EXERCISE INPUTS -
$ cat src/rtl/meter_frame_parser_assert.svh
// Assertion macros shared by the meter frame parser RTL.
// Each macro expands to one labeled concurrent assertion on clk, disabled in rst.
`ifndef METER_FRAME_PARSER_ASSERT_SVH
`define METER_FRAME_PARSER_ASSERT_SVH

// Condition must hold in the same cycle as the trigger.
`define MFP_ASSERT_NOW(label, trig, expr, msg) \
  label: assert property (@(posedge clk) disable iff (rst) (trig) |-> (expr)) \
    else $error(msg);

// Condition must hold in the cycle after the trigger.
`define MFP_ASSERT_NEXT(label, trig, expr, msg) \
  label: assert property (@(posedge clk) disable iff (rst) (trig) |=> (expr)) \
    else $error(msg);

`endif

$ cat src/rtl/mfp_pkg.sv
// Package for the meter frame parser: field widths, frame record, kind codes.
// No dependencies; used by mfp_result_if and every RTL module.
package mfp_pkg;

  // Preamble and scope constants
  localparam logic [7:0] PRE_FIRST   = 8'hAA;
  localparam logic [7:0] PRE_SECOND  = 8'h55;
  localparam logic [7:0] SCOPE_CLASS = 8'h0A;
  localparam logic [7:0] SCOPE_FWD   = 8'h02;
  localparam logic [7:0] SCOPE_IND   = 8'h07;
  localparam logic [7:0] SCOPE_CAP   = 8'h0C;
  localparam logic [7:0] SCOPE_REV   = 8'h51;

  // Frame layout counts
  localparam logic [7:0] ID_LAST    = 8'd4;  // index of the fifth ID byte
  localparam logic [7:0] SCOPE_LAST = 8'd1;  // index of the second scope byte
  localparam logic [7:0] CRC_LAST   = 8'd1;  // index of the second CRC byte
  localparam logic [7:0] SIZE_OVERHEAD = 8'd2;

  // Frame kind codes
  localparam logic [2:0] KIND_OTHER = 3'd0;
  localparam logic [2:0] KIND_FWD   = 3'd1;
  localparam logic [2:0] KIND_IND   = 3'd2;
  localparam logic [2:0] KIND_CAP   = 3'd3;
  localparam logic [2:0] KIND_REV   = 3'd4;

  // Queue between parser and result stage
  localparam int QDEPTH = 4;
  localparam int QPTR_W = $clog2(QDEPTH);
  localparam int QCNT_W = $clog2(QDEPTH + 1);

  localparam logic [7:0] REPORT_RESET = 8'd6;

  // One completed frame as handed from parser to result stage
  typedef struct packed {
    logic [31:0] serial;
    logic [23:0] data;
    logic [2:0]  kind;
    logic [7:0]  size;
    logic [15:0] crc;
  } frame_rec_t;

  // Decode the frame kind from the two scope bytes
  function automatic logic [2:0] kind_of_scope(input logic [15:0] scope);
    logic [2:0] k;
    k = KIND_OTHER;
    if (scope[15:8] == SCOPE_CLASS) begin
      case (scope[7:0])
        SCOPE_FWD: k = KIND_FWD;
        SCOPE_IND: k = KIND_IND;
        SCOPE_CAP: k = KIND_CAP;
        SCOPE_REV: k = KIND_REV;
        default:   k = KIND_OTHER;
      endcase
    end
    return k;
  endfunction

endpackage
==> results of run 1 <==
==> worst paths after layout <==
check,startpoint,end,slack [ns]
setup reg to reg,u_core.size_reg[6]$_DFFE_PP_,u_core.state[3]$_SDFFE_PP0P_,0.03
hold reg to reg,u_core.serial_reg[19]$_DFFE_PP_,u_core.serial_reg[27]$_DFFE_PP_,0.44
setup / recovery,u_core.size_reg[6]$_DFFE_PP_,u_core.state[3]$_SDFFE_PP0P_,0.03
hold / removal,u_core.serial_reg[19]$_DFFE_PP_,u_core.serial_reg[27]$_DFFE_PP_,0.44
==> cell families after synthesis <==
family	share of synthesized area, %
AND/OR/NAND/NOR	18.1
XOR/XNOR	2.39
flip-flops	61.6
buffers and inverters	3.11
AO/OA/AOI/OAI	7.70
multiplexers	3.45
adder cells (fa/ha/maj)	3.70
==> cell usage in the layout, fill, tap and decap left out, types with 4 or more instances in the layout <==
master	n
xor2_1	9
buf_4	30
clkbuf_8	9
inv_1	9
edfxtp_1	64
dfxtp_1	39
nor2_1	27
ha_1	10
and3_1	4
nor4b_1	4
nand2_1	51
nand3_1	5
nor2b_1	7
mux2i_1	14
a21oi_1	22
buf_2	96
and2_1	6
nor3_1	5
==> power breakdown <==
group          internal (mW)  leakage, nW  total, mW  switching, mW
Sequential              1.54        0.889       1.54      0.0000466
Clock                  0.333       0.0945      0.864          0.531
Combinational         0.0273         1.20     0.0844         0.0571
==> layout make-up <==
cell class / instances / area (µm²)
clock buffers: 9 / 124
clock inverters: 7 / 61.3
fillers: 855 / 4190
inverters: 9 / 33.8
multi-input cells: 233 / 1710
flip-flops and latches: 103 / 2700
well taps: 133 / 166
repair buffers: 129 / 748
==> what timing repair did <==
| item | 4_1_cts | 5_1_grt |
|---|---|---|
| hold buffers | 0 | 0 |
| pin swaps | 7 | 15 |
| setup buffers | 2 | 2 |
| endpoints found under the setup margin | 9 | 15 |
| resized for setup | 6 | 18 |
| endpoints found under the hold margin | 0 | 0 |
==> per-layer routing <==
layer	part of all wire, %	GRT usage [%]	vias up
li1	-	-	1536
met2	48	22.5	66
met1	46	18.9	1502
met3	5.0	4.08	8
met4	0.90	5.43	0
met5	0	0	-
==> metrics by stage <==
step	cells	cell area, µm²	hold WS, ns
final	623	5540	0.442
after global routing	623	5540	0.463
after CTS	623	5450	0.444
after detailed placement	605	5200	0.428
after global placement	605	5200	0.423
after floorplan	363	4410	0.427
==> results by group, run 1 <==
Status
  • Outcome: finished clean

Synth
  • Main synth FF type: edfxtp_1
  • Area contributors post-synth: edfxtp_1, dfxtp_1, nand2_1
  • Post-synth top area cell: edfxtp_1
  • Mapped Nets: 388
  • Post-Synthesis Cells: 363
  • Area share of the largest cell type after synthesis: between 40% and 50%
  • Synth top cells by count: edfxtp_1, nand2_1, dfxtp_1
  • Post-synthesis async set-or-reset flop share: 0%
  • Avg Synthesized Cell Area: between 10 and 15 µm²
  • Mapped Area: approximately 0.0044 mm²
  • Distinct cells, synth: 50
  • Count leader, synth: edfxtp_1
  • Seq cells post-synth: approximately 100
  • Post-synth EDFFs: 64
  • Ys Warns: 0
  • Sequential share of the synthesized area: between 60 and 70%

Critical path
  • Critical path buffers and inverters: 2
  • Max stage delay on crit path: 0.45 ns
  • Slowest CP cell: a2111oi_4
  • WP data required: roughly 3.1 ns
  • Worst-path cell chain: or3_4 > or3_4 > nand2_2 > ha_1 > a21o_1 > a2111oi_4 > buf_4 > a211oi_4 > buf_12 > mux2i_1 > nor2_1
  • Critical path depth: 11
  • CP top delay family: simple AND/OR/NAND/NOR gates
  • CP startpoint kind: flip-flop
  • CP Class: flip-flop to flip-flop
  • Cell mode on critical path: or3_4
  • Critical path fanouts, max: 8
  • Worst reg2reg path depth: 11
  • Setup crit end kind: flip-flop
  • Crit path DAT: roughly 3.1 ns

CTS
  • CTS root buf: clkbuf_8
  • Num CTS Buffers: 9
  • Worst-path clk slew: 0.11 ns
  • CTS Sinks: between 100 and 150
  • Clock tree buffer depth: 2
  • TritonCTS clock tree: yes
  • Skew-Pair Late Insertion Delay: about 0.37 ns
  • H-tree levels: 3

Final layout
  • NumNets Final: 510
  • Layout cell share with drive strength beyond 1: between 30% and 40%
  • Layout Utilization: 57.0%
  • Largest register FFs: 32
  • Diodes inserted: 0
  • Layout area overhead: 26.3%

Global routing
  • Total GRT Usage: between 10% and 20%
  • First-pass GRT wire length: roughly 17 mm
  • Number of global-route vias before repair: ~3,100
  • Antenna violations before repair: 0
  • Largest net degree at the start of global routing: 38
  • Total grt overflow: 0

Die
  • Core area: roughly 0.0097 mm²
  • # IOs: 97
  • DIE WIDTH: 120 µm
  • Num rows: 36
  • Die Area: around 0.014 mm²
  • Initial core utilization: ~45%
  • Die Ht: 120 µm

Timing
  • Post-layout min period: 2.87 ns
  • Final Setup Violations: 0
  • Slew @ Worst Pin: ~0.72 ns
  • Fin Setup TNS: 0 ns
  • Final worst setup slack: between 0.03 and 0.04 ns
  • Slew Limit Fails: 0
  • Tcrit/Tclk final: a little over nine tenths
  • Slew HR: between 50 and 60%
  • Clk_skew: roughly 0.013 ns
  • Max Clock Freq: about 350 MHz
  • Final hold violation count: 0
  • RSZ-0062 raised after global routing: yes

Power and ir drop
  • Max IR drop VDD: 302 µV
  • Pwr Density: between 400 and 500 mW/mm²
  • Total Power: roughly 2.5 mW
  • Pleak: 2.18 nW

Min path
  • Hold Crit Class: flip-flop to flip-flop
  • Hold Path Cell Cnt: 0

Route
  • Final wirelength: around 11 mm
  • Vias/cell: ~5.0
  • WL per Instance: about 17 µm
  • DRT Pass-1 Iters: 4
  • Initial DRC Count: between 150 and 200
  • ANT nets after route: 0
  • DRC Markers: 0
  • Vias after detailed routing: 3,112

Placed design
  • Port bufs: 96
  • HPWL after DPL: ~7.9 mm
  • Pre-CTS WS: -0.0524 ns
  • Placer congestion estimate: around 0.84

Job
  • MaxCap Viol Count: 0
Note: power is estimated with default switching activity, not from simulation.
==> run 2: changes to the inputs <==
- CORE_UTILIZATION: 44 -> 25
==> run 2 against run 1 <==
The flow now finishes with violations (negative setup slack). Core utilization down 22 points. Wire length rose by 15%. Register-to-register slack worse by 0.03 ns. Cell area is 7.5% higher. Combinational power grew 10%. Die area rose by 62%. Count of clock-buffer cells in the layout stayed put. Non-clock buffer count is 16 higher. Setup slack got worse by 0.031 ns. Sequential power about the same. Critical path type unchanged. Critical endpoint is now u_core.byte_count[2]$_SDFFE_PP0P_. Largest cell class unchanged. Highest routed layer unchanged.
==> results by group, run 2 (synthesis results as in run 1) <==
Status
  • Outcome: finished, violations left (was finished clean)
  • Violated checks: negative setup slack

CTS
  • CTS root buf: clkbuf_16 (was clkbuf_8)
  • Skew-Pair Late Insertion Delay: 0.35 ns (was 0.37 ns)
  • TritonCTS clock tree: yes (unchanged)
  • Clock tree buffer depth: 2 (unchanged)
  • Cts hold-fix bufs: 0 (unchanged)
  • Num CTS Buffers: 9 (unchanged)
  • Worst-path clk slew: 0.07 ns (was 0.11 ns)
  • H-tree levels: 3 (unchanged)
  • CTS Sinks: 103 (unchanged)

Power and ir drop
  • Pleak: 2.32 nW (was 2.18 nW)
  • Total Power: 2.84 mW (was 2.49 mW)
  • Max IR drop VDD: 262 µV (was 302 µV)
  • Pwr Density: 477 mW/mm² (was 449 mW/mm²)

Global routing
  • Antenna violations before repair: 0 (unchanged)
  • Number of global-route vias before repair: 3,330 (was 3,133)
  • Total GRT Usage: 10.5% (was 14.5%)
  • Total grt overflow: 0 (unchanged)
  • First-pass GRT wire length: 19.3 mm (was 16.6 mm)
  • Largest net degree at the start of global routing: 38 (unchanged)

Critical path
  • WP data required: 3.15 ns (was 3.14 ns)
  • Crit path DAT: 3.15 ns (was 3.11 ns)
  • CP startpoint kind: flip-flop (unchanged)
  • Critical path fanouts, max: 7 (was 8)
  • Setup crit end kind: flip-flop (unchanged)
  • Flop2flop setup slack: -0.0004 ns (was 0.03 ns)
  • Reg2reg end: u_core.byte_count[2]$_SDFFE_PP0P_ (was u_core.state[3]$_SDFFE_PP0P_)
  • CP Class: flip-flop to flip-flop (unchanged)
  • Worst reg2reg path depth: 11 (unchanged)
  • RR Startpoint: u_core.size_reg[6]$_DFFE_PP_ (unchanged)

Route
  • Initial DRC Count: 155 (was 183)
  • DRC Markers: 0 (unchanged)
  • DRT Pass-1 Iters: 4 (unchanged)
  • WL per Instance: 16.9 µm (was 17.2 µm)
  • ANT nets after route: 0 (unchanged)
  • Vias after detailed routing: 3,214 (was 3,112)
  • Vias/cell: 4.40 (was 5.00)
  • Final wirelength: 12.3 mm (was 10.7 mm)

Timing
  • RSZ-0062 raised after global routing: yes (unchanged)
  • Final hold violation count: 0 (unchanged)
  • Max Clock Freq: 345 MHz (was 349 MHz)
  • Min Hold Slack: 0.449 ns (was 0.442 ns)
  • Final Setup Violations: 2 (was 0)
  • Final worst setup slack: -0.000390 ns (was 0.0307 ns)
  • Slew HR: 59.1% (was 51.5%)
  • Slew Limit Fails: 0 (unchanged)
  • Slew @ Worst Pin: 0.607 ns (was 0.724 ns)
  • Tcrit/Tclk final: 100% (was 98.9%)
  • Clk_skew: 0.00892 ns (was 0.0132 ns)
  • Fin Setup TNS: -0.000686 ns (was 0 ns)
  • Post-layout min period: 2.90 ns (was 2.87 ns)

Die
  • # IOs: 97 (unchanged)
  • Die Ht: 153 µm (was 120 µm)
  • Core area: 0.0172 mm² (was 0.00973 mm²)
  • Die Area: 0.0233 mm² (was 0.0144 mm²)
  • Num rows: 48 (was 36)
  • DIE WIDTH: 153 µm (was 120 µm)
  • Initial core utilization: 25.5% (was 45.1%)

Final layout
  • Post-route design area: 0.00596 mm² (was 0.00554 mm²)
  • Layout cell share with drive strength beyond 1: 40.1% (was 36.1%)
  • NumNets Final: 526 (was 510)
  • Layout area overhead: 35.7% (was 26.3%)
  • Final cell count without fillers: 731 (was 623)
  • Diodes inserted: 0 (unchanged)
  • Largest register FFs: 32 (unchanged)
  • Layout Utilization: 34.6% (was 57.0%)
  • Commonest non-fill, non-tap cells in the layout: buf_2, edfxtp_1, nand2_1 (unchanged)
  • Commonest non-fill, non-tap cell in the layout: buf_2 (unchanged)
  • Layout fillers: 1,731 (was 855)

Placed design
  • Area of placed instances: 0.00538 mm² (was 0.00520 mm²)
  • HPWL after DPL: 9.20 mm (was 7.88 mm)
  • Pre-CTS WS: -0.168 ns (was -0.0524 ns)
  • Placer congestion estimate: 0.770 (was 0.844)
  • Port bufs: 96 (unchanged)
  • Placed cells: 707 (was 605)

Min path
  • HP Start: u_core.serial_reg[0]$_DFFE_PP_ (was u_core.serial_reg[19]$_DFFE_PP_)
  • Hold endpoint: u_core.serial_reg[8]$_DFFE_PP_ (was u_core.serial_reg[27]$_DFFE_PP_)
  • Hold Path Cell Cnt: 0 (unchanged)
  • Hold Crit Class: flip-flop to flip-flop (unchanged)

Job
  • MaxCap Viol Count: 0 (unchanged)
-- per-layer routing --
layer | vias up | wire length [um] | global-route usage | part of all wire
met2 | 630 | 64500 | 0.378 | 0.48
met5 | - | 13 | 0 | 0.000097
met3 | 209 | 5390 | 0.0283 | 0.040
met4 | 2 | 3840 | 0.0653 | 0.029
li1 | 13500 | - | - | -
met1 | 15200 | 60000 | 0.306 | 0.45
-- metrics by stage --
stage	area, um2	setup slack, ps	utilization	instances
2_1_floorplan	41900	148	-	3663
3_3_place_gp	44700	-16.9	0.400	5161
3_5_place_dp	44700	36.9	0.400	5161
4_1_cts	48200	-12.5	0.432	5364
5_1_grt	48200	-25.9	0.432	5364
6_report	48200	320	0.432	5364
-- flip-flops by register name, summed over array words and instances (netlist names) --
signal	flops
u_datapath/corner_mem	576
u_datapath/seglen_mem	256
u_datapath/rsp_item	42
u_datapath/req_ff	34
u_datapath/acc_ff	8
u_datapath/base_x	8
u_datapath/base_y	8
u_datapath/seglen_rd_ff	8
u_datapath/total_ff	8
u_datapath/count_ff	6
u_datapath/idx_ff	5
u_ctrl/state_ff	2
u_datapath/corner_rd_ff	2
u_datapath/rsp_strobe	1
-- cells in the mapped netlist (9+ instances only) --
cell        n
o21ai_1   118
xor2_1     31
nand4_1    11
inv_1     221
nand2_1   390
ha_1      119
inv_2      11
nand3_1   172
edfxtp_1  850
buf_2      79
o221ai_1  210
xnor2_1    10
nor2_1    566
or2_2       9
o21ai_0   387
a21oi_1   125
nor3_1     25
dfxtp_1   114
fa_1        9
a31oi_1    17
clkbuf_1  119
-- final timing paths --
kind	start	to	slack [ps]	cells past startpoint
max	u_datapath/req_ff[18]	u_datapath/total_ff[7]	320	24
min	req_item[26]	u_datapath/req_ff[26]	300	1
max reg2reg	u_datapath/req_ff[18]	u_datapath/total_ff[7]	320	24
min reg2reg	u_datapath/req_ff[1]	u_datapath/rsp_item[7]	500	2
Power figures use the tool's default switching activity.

PROBLEM REQUIREMENTS -
Go to the line in the material above that contains "25.5% (was 45.1%)" and copy exactly from there through the line that contains "34.6% (was 57.0%)", stopping after it.

EXERCISE RESULT -
  • Initial core utilization: 25.5% (was 45.1%)

Final layout
  • Post-route design area: 0.00596 mm² (was 0.00554 mm²)
  • Layout cell share with drive strength beyond 1: 40.1% (was 36.1%)
  • NumNets Final: 526 (was 510)
  • Layout area overhead: 35.7% (was 26.3%)
  • Final cell count without fillers: 731 (was 623)
  • Diodes inserted: 0 (unchanged)
  • Largest register FFs: 32 (unchanged)
  • Layout Utilization: 34.6% (was 57.0%)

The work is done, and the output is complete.